For instance, environmentally mindful office furniture that is not only ergonomic, functional, and attractive for an office worker, but also considers the needs of the those on the production line, the transporters, the installers, the facility maintenance personnel, and the entire earth’s population today and tomorrow in the way it later meets its ultimate end.

Addressing the ease of the first and forever user experiences is of specific import, as a factor I’ve found through developing services and online interfaces and through becoming more reliant on them too.

Beyond simplicity and semantics for intuitive use, how else can an offering inform the user of how to use it and support its ongoing use or maintenance to prolong its usefulness?

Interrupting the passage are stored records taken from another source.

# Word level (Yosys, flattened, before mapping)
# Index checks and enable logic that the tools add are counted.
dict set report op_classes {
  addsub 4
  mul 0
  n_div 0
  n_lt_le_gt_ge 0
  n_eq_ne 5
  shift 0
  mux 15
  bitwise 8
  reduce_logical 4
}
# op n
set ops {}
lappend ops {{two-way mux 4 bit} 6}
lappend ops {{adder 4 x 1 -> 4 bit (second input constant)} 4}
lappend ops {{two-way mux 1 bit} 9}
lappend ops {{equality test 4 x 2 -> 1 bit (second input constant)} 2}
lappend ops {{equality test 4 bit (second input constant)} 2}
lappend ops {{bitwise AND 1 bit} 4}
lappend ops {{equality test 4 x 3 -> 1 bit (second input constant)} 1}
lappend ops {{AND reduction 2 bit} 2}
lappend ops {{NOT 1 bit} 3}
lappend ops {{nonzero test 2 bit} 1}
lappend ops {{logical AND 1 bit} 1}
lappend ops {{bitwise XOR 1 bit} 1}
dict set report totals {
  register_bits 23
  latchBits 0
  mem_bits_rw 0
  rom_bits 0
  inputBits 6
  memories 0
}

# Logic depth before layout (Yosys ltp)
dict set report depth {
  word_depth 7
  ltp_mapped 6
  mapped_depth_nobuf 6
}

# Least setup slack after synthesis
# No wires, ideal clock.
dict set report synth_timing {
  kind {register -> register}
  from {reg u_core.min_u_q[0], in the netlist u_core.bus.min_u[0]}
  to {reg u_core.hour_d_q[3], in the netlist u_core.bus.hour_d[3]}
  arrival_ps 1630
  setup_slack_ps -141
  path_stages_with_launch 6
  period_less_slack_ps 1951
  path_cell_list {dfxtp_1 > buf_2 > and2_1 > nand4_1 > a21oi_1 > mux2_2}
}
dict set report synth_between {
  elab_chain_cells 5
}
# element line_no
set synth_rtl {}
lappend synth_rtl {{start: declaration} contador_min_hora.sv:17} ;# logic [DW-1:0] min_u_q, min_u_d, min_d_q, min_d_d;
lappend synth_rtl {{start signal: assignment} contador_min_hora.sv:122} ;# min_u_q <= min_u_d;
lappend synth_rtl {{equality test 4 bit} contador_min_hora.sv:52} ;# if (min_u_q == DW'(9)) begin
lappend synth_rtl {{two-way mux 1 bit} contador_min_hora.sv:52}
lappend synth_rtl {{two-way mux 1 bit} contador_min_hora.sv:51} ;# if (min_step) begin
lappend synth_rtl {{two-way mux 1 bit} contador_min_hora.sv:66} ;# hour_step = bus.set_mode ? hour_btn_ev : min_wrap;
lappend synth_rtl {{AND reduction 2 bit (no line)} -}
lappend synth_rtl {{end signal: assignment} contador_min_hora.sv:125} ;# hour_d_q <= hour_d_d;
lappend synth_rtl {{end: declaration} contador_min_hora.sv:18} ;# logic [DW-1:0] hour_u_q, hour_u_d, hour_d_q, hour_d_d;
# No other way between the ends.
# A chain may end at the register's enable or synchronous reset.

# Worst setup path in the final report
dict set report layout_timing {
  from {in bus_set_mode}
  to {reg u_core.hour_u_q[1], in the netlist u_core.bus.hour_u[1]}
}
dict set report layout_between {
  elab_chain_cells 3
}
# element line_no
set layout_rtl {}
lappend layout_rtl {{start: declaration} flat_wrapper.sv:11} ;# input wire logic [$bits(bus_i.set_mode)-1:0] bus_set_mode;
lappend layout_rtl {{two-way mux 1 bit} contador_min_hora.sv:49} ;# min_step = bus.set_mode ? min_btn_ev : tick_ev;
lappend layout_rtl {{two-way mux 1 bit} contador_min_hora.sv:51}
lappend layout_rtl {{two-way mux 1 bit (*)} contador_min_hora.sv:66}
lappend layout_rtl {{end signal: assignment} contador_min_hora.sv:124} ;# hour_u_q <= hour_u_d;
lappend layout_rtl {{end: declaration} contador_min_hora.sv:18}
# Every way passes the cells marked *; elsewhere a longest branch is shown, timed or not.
## config.mk

```make
export PLATFORM = sky130hd
export DESIGN_NAME = ddr_axi_arb
export DESIGN_NICKNAME = d
export VERILOG_FILES = /design/src/rtl/ddr_arb_pkg.sv /design/src/rtl/ddr_axi_arb_rr_arb2.sv /design/src/rtl/ddr_axi_arb.sv
export SDC_FILE = /design/constraint.sdc
export NUM_CORES = 1
export LEC_CHECK = 0
export CAP_MARGIN = 20
export CORE_AREA = 4 4 700 702
export CTS_BUF_LIST = sky130_fd_sc_hd__clkbuf_8
export CTS_CLUSTER_SIZE = 10
export DETAILED_ROUTE_END_ITERATION = 10
export DIE_AREA = 0 0 704 706
export GPL_TIMING_DRIVEN = 0
export HOLD_SLACK_MARGIN = 0.06
export PLACE_DENSITY = 0.3
export SYNTH_ARGS = -nofsm -noshare
export SYNTH_HDL_FRONTEND = slang
export SYNTH_HIERARCHICAL = 1
export SYNTH_SLANG_ARGS = --single-unit
export TNS_END_PERCENT = 5
```

## constraint.sdc

```tcl
create_clock -name ddr_clk -period 1.5 [get_ports ddr_clk]
set_input_delay 0.3 -clock ddr_clk [delete_from_list [all_inputs] [get_ports ddr_clk]]
set_output_delay 0.3 -clock ddr_clk [all_outputs]
set_load 0.02 [all_outputs]
```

Through intimate attention to the greater influences and human nuances of a product or service, that interaction becomes more than merely a sum of its parts, to effect people at an emotional level that leaves an endearing, heartfelt impression far surpassing utility alone.

Punctuating that point, another icon of architecture and design, Frank Lloyd Wright, believed that, “Form and function should be one, joined in a spiritual union.” Concurring wholeheartedly, I connote that assertion in teaching university design students, “Form + Function = Feeling”.

Associating this favorable feeling to the brand that provided it then leads to repeat patronage, referrals among friends, and praiseworthy feedback on social media which all propel an organization’s growth and—given the right intention—greater, worldwide wellbeing.

Office storage both implying and providing mobile and configurable user control, produced ecologically to elicit inclusive belonging and hope in a higher cause.

Office storage both implying and providing mobile and configurable user control, produced ecologically to elicit inclusive belonging and hope in a higher cause.